[Stored items]
++++++

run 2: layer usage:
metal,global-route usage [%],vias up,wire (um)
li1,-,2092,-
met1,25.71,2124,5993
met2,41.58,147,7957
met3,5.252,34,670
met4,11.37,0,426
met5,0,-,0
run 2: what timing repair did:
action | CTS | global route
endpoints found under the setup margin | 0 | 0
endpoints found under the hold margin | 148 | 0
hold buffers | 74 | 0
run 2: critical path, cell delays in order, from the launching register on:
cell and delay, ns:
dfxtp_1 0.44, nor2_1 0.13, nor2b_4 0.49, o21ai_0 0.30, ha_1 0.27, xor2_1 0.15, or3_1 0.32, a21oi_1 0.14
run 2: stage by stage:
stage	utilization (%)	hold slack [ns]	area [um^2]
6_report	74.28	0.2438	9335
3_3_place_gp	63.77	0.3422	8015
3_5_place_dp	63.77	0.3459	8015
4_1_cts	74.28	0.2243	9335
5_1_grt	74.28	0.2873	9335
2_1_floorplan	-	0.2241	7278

++++++

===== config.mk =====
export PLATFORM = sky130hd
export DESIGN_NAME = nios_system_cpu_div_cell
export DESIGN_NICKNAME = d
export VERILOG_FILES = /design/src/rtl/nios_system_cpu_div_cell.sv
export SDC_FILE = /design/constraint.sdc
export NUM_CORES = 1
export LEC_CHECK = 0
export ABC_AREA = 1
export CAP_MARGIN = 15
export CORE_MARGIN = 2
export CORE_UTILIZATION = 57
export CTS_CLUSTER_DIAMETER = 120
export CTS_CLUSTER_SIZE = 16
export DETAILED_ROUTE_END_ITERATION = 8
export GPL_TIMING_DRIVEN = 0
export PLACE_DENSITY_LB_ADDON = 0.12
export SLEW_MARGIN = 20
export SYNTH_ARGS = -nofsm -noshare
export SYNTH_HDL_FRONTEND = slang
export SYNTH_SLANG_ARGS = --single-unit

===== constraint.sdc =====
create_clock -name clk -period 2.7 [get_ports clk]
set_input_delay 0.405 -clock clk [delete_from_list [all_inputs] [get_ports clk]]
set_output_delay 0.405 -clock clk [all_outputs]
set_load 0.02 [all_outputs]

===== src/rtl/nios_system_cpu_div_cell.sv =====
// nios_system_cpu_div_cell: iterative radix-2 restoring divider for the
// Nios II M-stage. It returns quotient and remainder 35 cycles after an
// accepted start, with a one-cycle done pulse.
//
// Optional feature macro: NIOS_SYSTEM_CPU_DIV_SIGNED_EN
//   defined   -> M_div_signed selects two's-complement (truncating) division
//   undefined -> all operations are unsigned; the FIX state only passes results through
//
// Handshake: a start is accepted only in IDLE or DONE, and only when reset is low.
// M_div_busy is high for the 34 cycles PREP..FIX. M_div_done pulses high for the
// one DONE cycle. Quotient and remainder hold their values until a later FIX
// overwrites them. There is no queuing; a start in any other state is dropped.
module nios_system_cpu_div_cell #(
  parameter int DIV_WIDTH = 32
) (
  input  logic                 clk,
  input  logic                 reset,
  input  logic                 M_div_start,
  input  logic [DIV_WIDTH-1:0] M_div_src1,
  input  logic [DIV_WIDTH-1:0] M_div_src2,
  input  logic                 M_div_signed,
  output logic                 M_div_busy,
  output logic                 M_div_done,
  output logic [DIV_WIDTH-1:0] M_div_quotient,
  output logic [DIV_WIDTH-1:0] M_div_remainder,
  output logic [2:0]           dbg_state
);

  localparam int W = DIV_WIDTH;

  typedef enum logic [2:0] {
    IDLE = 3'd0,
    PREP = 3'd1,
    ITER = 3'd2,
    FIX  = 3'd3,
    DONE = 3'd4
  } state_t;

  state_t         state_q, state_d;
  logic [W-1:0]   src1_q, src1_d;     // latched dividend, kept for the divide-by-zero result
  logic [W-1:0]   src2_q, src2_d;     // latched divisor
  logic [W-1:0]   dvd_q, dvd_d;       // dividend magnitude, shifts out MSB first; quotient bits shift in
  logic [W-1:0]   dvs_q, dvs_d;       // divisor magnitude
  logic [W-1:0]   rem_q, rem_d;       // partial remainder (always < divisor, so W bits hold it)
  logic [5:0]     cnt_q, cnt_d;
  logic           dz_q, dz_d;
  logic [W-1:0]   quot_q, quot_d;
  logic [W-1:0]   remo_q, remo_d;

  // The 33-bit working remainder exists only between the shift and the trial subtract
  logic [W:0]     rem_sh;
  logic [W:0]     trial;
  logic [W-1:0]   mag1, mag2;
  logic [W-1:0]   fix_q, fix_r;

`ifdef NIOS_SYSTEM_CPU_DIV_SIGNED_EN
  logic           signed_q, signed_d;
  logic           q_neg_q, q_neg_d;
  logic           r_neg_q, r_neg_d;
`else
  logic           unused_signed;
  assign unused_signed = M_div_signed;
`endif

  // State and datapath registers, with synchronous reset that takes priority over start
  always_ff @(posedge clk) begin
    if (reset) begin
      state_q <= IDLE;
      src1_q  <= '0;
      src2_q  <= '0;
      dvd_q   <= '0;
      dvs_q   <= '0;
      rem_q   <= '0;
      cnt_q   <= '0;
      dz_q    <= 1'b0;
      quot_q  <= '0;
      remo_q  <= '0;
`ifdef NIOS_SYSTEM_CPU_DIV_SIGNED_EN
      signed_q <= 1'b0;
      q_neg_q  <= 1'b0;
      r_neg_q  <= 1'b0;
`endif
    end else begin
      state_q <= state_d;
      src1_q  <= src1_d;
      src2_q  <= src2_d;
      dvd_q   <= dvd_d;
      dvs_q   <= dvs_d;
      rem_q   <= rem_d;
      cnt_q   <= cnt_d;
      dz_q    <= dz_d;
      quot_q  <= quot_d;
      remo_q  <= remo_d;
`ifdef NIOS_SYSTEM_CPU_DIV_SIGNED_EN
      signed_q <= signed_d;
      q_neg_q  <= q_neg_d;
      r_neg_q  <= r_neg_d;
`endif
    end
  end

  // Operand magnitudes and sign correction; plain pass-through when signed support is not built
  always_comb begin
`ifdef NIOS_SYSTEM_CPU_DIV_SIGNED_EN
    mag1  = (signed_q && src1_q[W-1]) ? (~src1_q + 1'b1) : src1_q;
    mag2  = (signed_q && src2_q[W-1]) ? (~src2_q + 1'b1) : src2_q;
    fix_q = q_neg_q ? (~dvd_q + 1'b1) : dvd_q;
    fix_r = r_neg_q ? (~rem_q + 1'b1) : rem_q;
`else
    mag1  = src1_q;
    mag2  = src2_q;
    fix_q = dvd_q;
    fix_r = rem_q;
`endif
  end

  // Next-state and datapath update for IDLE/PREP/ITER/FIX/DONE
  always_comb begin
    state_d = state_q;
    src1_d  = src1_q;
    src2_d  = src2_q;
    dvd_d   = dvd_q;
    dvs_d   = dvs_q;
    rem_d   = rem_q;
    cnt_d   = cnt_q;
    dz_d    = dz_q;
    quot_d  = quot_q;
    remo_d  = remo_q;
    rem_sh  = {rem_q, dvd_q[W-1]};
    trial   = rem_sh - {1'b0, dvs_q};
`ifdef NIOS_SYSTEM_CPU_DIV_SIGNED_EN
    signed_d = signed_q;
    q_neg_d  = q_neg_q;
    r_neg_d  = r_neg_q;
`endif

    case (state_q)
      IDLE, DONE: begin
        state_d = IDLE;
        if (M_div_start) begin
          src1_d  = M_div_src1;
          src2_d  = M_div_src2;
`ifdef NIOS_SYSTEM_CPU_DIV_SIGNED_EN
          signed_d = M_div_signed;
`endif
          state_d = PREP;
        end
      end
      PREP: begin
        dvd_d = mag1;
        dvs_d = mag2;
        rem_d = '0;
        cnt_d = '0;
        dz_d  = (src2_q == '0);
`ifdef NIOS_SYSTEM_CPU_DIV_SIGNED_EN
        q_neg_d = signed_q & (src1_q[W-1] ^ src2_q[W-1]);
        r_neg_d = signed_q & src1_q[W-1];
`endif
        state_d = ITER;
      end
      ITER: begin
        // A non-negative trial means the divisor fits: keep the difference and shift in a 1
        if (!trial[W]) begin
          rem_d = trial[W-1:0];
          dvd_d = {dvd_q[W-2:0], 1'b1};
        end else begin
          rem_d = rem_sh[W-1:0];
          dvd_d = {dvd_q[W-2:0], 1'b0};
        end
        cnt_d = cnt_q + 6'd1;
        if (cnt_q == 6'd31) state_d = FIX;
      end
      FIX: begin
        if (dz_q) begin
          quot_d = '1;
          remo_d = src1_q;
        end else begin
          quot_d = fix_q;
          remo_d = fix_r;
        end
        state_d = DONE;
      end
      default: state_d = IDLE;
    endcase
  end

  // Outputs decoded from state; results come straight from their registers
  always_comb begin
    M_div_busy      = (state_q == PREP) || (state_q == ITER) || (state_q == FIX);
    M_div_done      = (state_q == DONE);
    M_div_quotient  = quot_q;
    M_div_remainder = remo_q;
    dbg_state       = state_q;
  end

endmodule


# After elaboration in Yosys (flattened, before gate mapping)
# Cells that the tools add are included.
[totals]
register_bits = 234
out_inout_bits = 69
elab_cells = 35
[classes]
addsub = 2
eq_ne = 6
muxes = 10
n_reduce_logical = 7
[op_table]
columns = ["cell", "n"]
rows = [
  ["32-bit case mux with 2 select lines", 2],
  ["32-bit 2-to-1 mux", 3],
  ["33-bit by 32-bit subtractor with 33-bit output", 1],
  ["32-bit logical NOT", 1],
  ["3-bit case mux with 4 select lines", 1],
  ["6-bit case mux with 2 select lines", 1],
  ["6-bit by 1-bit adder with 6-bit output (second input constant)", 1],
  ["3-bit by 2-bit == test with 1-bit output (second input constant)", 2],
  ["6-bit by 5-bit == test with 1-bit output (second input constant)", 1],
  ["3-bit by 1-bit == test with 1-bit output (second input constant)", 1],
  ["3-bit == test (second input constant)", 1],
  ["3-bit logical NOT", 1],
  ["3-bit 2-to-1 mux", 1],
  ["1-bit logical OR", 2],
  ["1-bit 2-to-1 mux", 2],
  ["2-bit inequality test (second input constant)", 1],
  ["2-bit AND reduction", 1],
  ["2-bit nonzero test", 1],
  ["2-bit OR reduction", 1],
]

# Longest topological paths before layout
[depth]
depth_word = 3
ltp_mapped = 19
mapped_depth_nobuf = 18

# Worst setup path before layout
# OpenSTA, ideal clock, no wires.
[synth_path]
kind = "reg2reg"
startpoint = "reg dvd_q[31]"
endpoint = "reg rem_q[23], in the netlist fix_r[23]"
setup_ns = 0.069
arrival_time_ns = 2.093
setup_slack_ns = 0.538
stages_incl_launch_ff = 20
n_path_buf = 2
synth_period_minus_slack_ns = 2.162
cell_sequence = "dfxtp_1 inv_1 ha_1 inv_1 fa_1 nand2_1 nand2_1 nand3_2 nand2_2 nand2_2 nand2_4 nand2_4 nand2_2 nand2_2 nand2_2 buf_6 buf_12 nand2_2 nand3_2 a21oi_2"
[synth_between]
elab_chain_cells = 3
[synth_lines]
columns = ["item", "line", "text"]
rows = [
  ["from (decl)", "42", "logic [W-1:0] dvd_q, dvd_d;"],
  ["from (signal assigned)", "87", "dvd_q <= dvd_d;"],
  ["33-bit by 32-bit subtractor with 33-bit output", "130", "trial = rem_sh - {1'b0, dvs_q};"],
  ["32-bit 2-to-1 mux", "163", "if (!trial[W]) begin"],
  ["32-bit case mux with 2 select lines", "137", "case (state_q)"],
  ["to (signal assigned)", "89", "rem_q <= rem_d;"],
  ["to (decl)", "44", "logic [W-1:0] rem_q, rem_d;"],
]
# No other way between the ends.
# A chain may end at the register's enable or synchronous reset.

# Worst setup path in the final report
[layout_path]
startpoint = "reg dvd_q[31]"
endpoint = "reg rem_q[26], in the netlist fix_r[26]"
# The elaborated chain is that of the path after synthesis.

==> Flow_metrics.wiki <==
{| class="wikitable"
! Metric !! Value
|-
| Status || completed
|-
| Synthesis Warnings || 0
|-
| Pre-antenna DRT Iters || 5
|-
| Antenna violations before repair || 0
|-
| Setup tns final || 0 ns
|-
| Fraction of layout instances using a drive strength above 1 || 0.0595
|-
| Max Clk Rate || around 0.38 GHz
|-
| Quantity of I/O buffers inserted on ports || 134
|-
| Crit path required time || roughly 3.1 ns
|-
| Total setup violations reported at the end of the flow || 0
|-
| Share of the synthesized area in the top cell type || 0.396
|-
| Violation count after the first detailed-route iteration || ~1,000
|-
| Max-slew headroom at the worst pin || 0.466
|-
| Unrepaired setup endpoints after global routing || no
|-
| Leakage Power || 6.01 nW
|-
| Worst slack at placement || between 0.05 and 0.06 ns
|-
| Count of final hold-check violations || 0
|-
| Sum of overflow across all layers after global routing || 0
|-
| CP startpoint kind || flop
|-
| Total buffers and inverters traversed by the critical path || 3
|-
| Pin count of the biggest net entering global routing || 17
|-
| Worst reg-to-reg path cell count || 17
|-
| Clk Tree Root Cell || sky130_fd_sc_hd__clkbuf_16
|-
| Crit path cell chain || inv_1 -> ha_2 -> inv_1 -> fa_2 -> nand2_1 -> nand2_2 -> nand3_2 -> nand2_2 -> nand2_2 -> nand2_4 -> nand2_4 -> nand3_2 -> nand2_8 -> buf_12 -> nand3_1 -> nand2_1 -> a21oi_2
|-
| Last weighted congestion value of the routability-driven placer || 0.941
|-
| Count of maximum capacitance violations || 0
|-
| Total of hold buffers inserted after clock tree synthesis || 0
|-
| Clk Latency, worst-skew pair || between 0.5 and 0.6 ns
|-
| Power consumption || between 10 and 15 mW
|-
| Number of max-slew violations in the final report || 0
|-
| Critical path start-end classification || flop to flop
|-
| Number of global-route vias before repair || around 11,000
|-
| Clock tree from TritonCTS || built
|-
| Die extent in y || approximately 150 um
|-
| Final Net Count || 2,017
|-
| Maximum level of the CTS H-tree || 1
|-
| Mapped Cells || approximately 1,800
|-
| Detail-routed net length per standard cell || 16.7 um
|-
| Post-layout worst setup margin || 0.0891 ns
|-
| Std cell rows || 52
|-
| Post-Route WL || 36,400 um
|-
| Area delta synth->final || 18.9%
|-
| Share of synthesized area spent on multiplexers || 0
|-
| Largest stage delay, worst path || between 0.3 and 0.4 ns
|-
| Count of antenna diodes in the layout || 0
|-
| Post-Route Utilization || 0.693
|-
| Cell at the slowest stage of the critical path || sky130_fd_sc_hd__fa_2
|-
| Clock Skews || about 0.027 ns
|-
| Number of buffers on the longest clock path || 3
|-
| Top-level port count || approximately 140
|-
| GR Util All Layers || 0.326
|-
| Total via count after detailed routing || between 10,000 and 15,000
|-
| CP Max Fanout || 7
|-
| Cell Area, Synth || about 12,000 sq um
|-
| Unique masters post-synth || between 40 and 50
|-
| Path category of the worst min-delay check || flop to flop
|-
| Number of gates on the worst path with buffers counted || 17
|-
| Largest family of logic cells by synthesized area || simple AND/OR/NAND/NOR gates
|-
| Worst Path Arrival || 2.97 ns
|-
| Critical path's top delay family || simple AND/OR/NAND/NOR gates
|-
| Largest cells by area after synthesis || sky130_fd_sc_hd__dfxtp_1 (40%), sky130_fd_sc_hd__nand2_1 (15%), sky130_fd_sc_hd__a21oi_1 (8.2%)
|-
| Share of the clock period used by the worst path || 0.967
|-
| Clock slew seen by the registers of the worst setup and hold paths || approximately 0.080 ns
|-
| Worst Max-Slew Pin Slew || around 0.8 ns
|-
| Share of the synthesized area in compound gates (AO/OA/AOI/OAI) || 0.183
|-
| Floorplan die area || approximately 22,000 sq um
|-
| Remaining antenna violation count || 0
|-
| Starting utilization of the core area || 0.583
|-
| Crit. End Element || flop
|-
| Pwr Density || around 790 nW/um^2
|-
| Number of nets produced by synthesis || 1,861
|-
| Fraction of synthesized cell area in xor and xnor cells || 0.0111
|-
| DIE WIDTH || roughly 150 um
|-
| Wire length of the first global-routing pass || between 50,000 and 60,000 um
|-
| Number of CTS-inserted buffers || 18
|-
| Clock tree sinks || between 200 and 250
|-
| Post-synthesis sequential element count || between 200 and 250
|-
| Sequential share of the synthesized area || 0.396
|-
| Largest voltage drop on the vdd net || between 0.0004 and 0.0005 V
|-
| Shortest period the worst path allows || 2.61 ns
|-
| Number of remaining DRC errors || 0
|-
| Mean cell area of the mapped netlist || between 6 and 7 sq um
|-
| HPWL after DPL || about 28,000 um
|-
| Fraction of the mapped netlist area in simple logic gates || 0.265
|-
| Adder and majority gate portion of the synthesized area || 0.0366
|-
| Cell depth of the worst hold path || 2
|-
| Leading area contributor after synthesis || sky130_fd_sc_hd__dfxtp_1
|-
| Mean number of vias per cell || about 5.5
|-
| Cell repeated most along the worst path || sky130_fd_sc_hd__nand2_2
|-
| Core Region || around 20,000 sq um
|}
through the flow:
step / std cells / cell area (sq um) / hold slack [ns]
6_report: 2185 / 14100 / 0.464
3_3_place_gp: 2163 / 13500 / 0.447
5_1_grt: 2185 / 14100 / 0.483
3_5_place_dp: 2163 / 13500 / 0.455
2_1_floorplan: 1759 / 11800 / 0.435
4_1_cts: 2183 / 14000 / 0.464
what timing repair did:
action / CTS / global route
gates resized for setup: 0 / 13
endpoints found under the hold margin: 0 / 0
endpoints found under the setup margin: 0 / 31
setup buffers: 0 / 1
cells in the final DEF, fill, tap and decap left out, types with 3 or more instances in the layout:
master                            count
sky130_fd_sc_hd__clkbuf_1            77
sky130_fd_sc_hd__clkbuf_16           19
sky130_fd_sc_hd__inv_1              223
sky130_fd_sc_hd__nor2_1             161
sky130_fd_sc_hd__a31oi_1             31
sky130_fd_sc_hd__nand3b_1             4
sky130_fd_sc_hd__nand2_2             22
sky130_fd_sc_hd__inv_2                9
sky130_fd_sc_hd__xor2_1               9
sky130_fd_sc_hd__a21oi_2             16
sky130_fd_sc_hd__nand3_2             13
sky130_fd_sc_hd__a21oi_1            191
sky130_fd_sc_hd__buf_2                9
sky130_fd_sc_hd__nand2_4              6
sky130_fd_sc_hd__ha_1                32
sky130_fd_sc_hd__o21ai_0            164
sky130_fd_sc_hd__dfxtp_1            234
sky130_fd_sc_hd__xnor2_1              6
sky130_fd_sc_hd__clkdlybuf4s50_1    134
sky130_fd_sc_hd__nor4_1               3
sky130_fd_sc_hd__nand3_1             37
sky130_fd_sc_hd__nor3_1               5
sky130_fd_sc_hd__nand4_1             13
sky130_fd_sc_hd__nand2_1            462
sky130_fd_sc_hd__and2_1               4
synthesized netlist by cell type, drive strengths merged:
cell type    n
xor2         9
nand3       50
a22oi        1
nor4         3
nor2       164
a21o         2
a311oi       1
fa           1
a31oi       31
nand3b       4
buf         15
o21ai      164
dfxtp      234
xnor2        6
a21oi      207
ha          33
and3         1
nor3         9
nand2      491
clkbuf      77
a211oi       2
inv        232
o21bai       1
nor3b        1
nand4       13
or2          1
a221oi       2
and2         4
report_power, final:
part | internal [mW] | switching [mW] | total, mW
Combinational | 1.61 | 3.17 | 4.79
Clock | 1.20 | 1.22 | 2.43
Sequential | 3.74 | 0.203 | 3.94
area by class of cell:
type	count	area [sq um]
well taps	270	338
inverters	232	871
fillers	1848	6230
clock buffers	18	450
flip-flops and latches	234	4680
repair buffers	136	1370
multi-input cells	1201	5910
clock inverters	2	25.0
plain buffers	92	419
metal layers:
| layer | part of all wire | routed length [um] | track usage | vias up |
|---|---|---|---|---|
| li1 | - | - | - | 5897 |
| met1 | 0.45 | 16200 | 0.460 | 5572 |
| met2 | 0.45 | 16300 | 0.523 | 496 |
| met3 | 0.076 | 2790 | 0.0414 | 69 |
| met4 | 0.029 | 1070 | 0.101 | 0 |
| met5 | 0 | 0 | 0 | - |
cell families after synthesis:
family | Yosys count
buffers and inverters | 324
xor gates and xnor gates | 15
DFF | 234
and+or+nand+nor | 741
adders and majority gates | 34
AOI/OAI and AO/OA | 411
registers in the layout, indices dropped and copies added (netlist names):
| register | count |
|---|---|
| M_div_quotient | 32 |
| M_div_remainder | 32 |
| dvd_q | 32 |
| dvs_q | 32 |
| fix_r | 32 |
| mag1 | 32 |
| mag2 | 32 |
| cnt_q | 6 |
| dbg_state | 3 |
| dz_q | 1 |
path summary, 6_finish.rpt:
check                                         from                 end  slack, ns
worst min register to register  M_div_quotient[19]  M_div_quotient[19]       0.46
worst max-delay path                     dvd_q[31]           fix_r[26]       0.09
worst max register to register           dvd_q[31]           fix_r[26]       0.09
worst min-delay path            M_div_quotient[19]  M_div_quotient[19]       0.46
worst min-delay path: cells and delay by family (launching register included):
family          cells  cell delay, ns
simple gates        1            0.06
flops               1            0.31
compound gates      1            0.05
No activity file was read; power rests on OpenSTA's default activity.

++++++

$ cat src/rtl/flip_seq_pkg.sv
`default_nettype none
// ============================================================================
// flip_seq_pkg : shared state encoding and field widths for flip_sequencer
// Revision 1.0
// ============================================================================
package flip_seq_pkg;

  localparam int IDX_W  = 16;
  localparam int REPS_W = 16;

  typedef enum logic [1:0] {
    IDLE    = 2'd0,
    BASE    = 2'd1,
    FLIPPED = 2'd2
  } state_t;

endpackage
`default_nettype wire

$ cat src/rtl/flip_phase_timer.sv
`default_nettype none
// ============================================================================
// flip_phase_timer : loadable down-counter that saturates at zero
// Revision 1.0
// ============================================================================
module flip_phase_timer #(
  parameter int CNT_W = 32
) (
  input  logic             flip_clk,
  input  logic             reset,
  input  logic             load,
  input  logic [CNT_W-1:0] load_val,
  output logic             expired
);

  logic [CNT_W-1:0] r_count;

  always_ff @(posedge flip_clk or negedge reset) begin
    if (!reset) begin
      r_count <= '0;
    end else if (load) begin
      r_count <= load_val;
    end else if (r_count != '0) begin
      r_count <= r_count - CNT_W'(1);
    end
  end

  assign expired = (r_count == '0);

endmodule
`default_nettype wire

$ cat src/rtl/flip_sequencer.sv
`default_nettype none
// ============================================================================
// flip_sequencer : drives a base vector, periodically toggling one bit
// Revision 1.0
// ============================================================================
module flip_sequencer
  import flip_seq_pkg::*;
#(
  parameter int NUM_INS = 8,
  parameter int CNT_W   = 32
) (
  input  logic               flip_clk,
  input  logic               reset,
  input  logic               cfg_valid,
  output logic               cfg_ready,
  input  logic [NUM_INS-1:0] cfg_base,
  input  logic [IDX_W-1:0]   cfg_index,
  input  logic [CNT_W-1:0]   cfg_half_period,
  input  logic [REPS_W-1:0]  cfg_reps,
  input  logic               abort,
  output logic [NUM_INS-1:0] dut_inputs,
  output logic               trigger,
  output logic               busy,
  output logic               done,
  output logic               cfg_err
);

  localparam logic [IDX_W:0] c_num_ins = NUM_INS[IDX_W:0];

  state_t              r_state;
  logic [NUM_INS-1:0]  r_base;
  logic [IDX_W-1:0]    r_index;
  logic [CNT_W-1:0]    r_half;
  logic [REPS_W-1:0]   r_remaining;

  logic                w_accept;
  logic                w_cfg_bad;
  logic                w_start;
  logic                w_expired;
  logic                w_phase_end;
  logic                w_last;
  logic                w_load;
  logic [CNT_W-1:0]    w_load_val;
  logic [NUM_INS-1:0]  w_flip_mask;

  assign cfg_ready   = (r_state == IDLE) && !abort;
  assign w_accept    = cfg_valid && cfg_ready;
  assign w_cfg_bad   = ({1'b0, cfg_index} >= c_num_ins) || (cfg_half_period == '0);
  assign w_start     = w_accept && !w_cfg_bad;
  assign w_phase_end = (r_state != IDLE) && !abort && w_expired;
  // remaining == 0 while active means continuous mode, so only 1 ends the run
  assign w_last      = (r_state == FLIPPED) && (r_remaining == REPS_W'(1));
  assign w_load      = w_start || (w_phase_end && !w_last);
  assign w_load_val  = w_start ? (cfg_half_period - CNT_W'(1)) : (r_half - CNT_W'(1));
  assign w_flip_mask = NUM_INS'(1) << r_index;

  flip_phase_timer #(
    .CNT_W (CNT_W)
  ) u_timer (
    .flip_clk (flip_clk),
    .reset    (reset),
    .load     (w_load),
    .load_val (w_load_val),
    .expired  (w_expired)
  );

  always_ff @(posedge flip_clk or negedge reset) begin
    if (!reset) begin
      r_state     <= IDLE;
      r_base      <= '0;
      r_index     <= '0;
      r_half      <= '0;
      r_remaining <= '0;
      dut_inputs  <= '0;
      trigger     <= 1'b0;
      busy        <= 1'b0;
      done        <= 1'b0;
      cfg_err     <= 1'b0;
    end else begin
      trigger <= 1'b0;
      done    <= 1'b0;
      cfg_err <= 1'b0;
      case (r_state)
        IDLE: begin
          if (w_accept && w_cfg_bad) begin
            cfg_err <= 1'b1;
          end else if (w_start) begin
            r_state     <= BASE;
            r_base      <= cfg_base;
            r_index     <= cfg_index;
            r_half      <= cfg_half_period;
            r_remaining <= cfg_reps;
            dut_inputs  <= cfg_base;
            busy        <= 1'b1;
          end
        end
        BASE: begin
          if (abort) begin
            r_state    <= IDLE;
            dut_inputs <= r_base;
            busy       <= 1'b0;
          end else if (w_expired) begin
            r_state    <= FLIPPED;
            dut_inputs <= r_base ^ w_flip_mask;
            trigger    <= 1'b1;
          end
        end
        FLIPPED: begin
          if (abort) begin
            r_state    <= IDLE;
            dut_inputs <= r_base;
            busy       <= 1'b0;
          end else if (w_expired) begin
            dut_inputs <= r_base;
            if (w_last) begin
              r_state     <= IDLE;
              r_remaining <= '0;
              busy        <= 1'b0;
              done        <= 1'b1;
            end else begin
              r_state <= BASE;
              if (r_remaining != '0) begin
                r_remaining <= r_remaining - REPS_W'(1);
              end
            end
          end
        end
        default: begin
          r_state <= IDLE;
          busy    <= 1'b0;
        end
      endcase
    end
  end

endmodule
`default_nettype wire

++++++

§ What to produce: Of all the entries above, retype exactly the lines from the line with "run 2: layer" to the line with "endpoints found under the setup margin |", both included, and no others.

§ Response to this task:
run 2: layer usage:
metal,global-route usage [%],vias up,wire (um)
li1,-,2092,-
met1,25.71,2124,5993
met2,41.58,147,7957
met3,5.252,34,670
met4,11.37,0,426
met5,0,-,0
run 2: what timing repair did:
action | CTS | global route
endpoints found under the setup margin | 0 | 0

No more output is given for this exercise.